Este es uno de los temas donde si yo recibiera retroalimentación, o interacciones públicas, o alguien encuentra mi twitter me quemarían.
Todavía existe un ‘hype’ con la ciencia de datos, de hecho creo que se ha renovado con la IA. Personalmente, no entiendo, porque hay tanto mercado de capacitaciones sobre el tema.
¿Qué es la ciencia de datos? En general es la disciplina que ha condensado la estadística descriptiva y la estadística predictiva.
¿Tan sencillo? Sí, ambas son disciplinas bien establecidas y la ciencia de datos evoluciono la capacidad de estos especialistas. Más que la ciencia de datos, la tecnología.
La estadística descriptiva es la capacidad de etiquetar y contabilizar conceptos
Y la estadística predictiva, es la capacidad de crear formulas y patrones para explicar la naturaleza o el comportamiento humano. (Nótese que lo separo, la idiotez del comportamiento humano, no debe ensuciar la sabia naturaleza)
La tecnología nos permite hoy en día nos permite aplicar sobre una gran cantidad de datos estructurados y tabulares, digamos un archivo de Excel, tendencias centrales, conteos, varianza, desviación estándar y otros conceptos de la estadística descriptiva. De hecho, todas las anteriores se pueden hacer en un archivo Excel automáticamente (si sabes lo que haces) y tienes un computador superior a 2012. Es tan simple que en datos estructurados y ordenados antes de las IAs Generativas, ya había tecnología que te resolvía los problemas.

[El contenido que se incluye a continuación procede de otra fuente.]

$ cat config.mk
export PLATFORM = sky130hd
export DESIGN_NAME = simd_sat_adder
export DESIGN_NICKNAME = d
export VERILOG_FILES = /design/src/rtl/simd_sat_adder.sv
export SDC_FILE = /design/constraint.sdc
export NUM_CORES = 1
export LEC_CHECK = 0
export ABC_CLOCK_PERIOD_IN_PS = 820
export BUFFER_PORTS_ARGS = -buffer_cell sky130_fd_sc_hd__buf_2
export CAP_MARGIN = 40
export CORE_ASPECT_RATIO = 0.5
export CORE_MARGIN = 3
export CORE_UTILIZATION = 30
export CTS_BUF_LIST = sky130_fd_sc_hd__clkbuf_8
export DETAILED_ROUTE_END_ITERATION = 8
export PLACE_DENSITY = 0.56
export REMOVE_ABC_BUFFERS = 1
export SYNTH_ARGS = -nofsm -noshare
export SYNTH_HDL_FRONTEND = slang
export SYNTH_SLANG_ARGS = --single-unit
$ cat constraint.sdc
create_clock -name clk -period 0.82 [get_ports clk]
set_input_delay 0.123 -clock clk [delete_from_list [all_inputs] [get_ports clk]]
set_output_delay 0.123 -clock clk [all_outputs]
set_load 0.05 [all_outputs]
$ cat src/rtl/simd_sat_adder.sv
module simd_sat_adder #(
  parameter int LANE_W = 16,
  localparam int WORD_W = 2 * LANE_W
) (
  input  logic              clk,
  input  logic              rst_n,
  input  logic              cmd_valid,
  input  logic              split,
  input  logic              pair_en,
  input  logic              sat_en,
  input  logic              sub0_hi,
  input  logic              sub0_lo,
  input  logic              sub1_hi,
  input  logic              sub1_lo,
  input  logic [WORD_W-1:0] opa,
  input  logic [WORD_W-1:0] opb,
  input  logic              flag_clr,
  output logic              res_valid,
  output logic [WORD_W-1:0] res0,
  output logic [WORD_W-1:0] res1,
  output logic [1:0]        ovf,
  output logic [1:0]        ovf_sticky,
  output logic [3:0]        carry
);
  localparam int NUM_UNITS = 2;

  function automatic logic [LANE_W+1:0] lane_op(input logic [LANE_W-1:0] x, y,
                                                input logic sub, sat);
    logic [LANE_W-1:0] yy, r;
    logic [LANE_W:0]   s;
    logic              v;
    yy = sub ? ~y : y;
    s  = {1'b0, x} + {1'b0, yy} + {{LANE_W{1'b0}}, sub};
    v  = (x[LANE_W-1] == yy[LANE_W-1]) && (s[LANE_W-1] != x[LANE_W-1]);
    if (v && sat) r = x[LANE_W-1] ? {1'b1, {(LANE_W-1){1'b0}}} : {1'b0, {(LANE_W-1){1'b1}}};
    else          r = s[LANE_W-1:0];
    return {v, s[LANE_W], r};
  endfunction

  function automatic logic [WORD_W+1:0] word_op(input logic [WORD_W-1:0] x, y,
                                                input logic sub, sat);
    logic [WORD_W-1:0] yy, r;
    logic [WORD_W:0]   s;
    logic              v;
    yy = sub ? ~y : y;
    s  = {1'b0, x} + {1'b0, yy} + {{WORD_W{1'b0}}, sub};
    v  = (x[WORD_W-1] == yy[WORD_W-1]) && (s[WORD_W-1] != x[WORD_W-1]);
    if (v && sat) r = x[WORD_W-1] ? {1'b1, {(WORD_W-1){1'b0}}} : {1'b0, {(WORD_W-1){1'b1}}};
    else          r = s[WORD_W-1:0];
    return {v, s[WORD_W], r};
  endfunction

  logic [NUM_UNITS-1:0]   sel_hi, sel_lo;
  logic [WORD_W-1:0]      nxt_res [NUM_UNITS];
  logic [NUM_UNITS-1:0]   nxt_ovf;
  logic [2*NUM_UNITS-1:0] nxt_carry;

  assign sel_hi = {sub1_hi, sub0_hi};
  assign sel_lo = {sub1_lo, sub0_lo};

  for (genvar u = 0; u < NUM_UNITS; u++) begin : g_unit
    logic [LANE_W+1:0] hi_r, lo_r;
    logic [WORD_W+1:0] w_r;
    logic              en;

    assign en   = (u == 0) || pair_en;
    assign hi_r = lane_op(opa[WORD_W-1:LANE_W], opb[WORD_W-1:LANE_W], sel_hi[u], sat_en);
    assign lo_r = lane_op(opa[LANE_W-1:0], opb[LANE_W-1:0], sel_lo[u], sat_en);
    assign w_r  = word_op(opa, opb, sel_lo[u], sat_en);

    assign nxt_res[u]       = !en  ? '0 :
                              split ? {hi_r[LANE_W-1:0], lo_r[LANE_W-1:0]} : w_r[WORD_W-1:0];
    assign nxt_ovf[u]       = en && (split ? (hi_r[LANE_W+1] || lo_r[LANE_W+1]) : w_r[WORD_W+1]);
    assign nxt_carry[2*u]   = en && (split ? lo_r[LANE_W] : w_r[WORD_W]);
    assign nxt_carry[2*u+1] = en && split && hi_r[LANE_W];
  end

  always_ff @(posedge clk or negedge rst_n) begin
    if (!rst_n) begin
      res_valid  <= 1'b0;
      res0       <= '0;
      res1       <= '0;
      ovf        <= '0;
      carry      <= '0;
      ovf_sticky <= '0;
    end else begin
      res_valid  <= cmd_valid;
      if (cmd_valid) begin
        res0  <= nxt_res[0];
        res1  <= nxt_res[1];
        ovf   <= nxt_ovf;
        carry <= nxt_carry;
      end
      ovf_sticky <= (flag_clr ? 2'b00 : ovf_sticky) | (cmd_valid ? nxt_ovf : 2'b00);
    end
  end
endmodule

==> results.json, run 1 <==
{
  "syn_area_mm2": 0.00954,
  "status": "complete, but fails checks",
  "violations": "setup timing",
  "post_drt_wl_per_cell_um": 17.8,
  "cts_buffers": 9,
  "synth_top_cell_by_area": "dfrtp_1",
  "clkSinkCount": 73,
  "hold_violations": 0,
  "cts_buffer_depth": 2,
  "cp-end-kind": "flop",
  "grt_max_degree": 36,
  "avgSynthCellArea_um2": 7.56,
  "grt-ovfl-total": 0,
  "fin_nets": 2041,
  "drc": 0,
  "gp_congestion": 0.968,
  "ys_seq_area_share_pct": 19.2,
  "ir_drop_uv": 951,
  "synthToLayoutAreaGrowth_pct": 75.4,
  "h-tree-depth": 3,
  "antenna_found_initial": 1,
  "synth_area_leaders": "dfrtp_1 (19%), ha_1 (12%), xor2_1 (10%), o21ai_0 (6.8%), a21oi_1 (5.8%)",
  "setup_ws_ns": -1.89,
  "met1Wirelength_um": 18800,
  "dr.max_layer_used": "met5",
  "ff2ff_setup_slack_ns": -0.23,
  "port_buffers": 147,
  "maxCapViolCount": 0,
  "num_rows": 45,
  "synth.top_cell.area_share_pct": 19.2,
  "synth_edf_count": 0,
  "required_ns": 1.15,
  "setup_viol": 145,
  "p_clk_share_pct": 10.5,
  "clk_pin_slew_ns": 0.09,
  "wl_met3_um": 2540,
  "synth_common_cells": "o21ai_0 (129), xor2_1 (113), a21oi_1 (111), nand2_1 (96), ha_1 (92)",
  "finClkSkew_ns": 0,
  "start_util_pct": 31.0,
  "fmax_mhz": 370,
  "cts_tree": "done",
  "yosys_register_bits": 73,
  "finalCritPeriodShare_pct": 330,
  "fin_util_pct": 54.3,
  "viasPerCell": 5.20,
  "dr.first_iter.drc_count": 897,
  "die_area_mm2": 0.0341,
  "post-synth-top-count-cell": "o21ai_0",
  "critPathMaxFanout": 7,
  "relSlewSlack_pct": 61.5,
  "sw_frac_of_total_pct": 46.8,
  "dp_hpwl_um": 31800,
  "vias": 11952,
  "clk_latency_ns": 0.37,
  "yosysWarnings": 0,
  "hold_class": "in2reg",
  "ys_async_sr_fraction_pct": 100,
  "whs_ns": 0.0846,
  "final_max_slew_viol_count": 0,
  "synthFlopType": "dfrtp_1",
  "ant_nets": 0,
  "combPwrFrac_pct": 72.0,
  "path_class": "in2reg",
  "core_mm2": 0.0308,
  "grt_pass1_vias": 11407,
  "detail_route.first_pass.iterations": 8,
  "tns_ns": -144.36,
  "rsz0062_at_grt": "yes",
  "antenna_cells": 0,
  "min_period_ns": 2.71,
  "layout-drive-gt1-share_pct": 45.2,
  "synth_cells": 1262,
  "power.net_switching_mw": 13.4,
  "die_h_um": 132,
  "cp-start-kind": "input pin",
  "crit_arrival_ns": 3.03,
  "cts_root_buf": "clkbuf_8",
  "tightest_slew_ns": 0.571,
  "internal_power_mw": 15.3,
  "ys_types": 71,
  "grt_pass1_wl_um": 61800,
  "grt_usage_pct": 22.7,
  "die_w_um": 258,
  "ios": 148,
  "p_leak_nw": 7.93,
  "met2_length_um": 18600,
  "seq_power_share_pct": 17.5,
  "powerDensity_mw_per_mm2": 1720,
  "drt_wl_total_um": 40900
}
[repair_timing]
| action | in CTS | in global routing |
|---|---|---|
| gates resized for setup | 346 | 176 |
| hold buffers | 2 | 0 |
| endpoints found under the hold margin | 75 | 0 |
| pin swaps | 73 | 108 |
| cloned | 5 | 3 |
| endpoints found under the setup margin | 145 | 145 |
| buffers inserted | 29 | 42 |
[state kept, by name, indices dropped and copies added, names as in the netlist]
signal	flops
ovf	2
res_valid	1
carry	4
res1	32
ovf_sticky	2
res0	32
[worst max-delay path: stages]
cell       delay, ns
buf_12          0.12
xor2_1          0.14
ha_1            0.30
and3_1          0.19
and3_4          0.15
o311a_4         0.37
a2111o_1        0.47
and3_4          0.21
o31ai_4         0.23
and3_4          0.32
buf_12          0.13
clkbuf_16       0.13
o21ai_2         0.05
nand3_1         0.08
[kinds of logic after synthesis]
logic type                 after synthesis  share of synthesized area, %
and+or+nand+nor                        361                          18.1
buffers and inverters                  113                          4.67
xor gates and xnor gates               165                          15.2
adders and majority gates               96                          12.9
DFF                                     73                          19.2
muxes                                    9                         0.958
AOI/OAI and AO/OA                      445                          29.1
[power groups by stage]
stage / Clock, mW / Combinational [mW] / Sequential, mW
floorplan: 0 / 6.69 / 7.69
global placement: 0 / 16.5 / 4.90
detailed placement: 0 / 16.6 / 4.89
CTS: 3.09 / 18.9 / 5.01
global route: 3.23 / 22.1 / 5.11
finish: 3.02 / 20.7 / 5.02
[layout by cell type, fill, tap and decap left out, drive strengths merged, types with 10 or more instances in the layout]
cell    netlist  final
nor3         28     28
o21ai       140    140
nand3        61     61
nand2        96     96
a21o         39     39
a31oi        17     17
o21bai       12     12
o21a         17     18
nor2         86     86
inv          56     58
nand4        10     10
a21oi       111    111
xnor2        52     52
and3         20     20
nor2b        10     10
clkbuf       48     12
a211oi       19     19
ha           92     92
dfrtp        73     73
nand2b       14     14
o211ai       11     11
xor2        113    113
buf           9    648
[area by class of cell]
cell class | instances | area [um^2]
fill | 2834 | 14100
multi-input combinational | 1077 | 8440
timing repair buffer | 653 | 5530
sequential | 73 | 1830
tap | 423 | 529
inverter | 56 | 210
clock buffer | 9 | 124
clock inverter | 7 | 70.1
[metrics by stage]
| step | setup slack (ns) | cells | power (mW) | instance area [um^2] |
|---|---|---|---|---|
| 2_1_floorplan | -2.35 | 1205 | 14.4 | 9300 |
| 3_3_place_gp | -2.39 | 2205 | 21.4 | 13900 |
| 3_5_place_dp | -2.45 | 2206 | 21.5 | 13900 |
| 4_1_cts | -1.84 | 2257 | 27.0 | 15600 |
| 5_1_grt | -1.97 | 2298 | 30.4 | 16700 |
| 6_report | -1.89 | 2298 | 28.7 | 16700 |
[per-layer routing]
layer | vias up | track usage [%]
met4 | 2 | 6.47
met3 | 65 | 3.72
li1 | 5816 | -
met1 | 5713 | 31.4
met2 | 356 | 36.6
met5 | - | 0
[path summary, 6_finish.rpt]
check | startpoint | depth (start not counted) | end
max | sub1_lo | 14 | res1[8]
min | pair_en | 3 | carry[2]
max reg2reg | res1[1] | 3 | res1[1]
min reg2reg | res1[7] | 2 | res1[7]
max in group asynchronous | rst_n | 3 | carry[0]
min in group asynchronous | rst_n | 2 | res1[3]
Note: power is estimated with default switching activity, not from simulation.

¿Por qué menciono que la tecnología avanzo? Antes de la capacidad de cómputo paralela, que se logró con CPUs de múltiples nucleos, y GPUs con los CU, TensorCores, CUDA Cores, etc. Este tipo de cálculos dependía de:
- Una persona con hojas milimetradas que trataba de hacer aproximaciones de 2 variables en un plano cartesiano. Con una calculadora científica.
- Una gran cantidad de horas extrayendo información tabular de una base de datos.
Con el cómputo en paralelo, estos trabajos se lograron facilitar en gran medida, y cualquier equipo del 2010 en adelante es capaz de trabajar con millones de datos en segundos.
¿Y la estadística predictiva? En este caso. Las técnicas de predicción también existen desde hace décadas. Los diferentes tipos de regresiones, modelos de clasificación, modelos de tokenizacion y agrupación. Pero tenían el mismo limitante. Una técnica que sí es moderna son los modelos transformadores que usan los LLM.
Con la evolución del hardware, se crearon programas, y lenguajes de programación, que facilitaban el trabajo de datos. En particular Python, por sus capacidades de scripting y ambientes virtuales, y trabajo sobre librerías de C.
Python es la herramienta perfecta para trabajar rápidamente y distribuir librerías de ciencias, ya que de hecho Python, cuenta con más de un manejado de paquetes centralizado. Que simplifican el trabajo estadístico.
Ya que el trabajo de procesamiento es fácil, cuando en su historia era lento, se ha evolucionado, y se pueden evaluar muchos modelos en paralelo, se puede modificar los datos de forma tal que se creen los mejores valores predictivos.
Ha evolucionado, en forma relativa, la validación y márgenes de error de los modelos, el cálculo del sesgo, y las técnicas matemáticamente demostradas de demostrar la realidad sin aprender los datos por sí mismos.
Lo que no ha evolucionado: es la recolección de datos, normalmente siempre se olvida que la parte más importante de la ciencia de datos, es la recolección y etiquetado de datos. Que el dato sea valioso y signifique.
Pero se enseña lo contrario, estoy enfermo, de la cantidad de cursos de datos que te enseñan a obtener resultados rápidos, rellenando, o facilitando la información, dando así, la sensación de resultados. Cuando solo se tiene una respuesta tan válida, como una con datos falsos. En algunos casos la intuición tiene mayor valor, que los datos que representan a personas.
Este problema de recolección siempre ha existido, yo soy partidario que una encuesta de 10 preguntas entregada a 100 personas en la calle, va a tener la misma calidad o realidad, que responder las mismas 1000 preguntas con lanzamientos de un dado.
En mi opinión es importante evaluar la naturaleza, en vez de a las personas, y en el caso de las personas, solo construir modelos que representen la realidad o las reglas que necesitas. Modelos con el sesgo que represente la intuición. Ya que derivan de la creatividad del negocio.
¿Entonces que hacemos con la ciencia de datos? Nada, la disciplina es genial, es un punto de inicio a la estadística, una profesión que había perdido su auge, como cualquier disciplina tiene técnicas y herramientas, no es la ciencia definitiva, no tiene todas las respuestas, pero puede proveer información interesante y explicar la naturaleza, describir el caos.
Pero no olvidemos sus orígenes y sus razones durante su enseñanza o aprendizaje.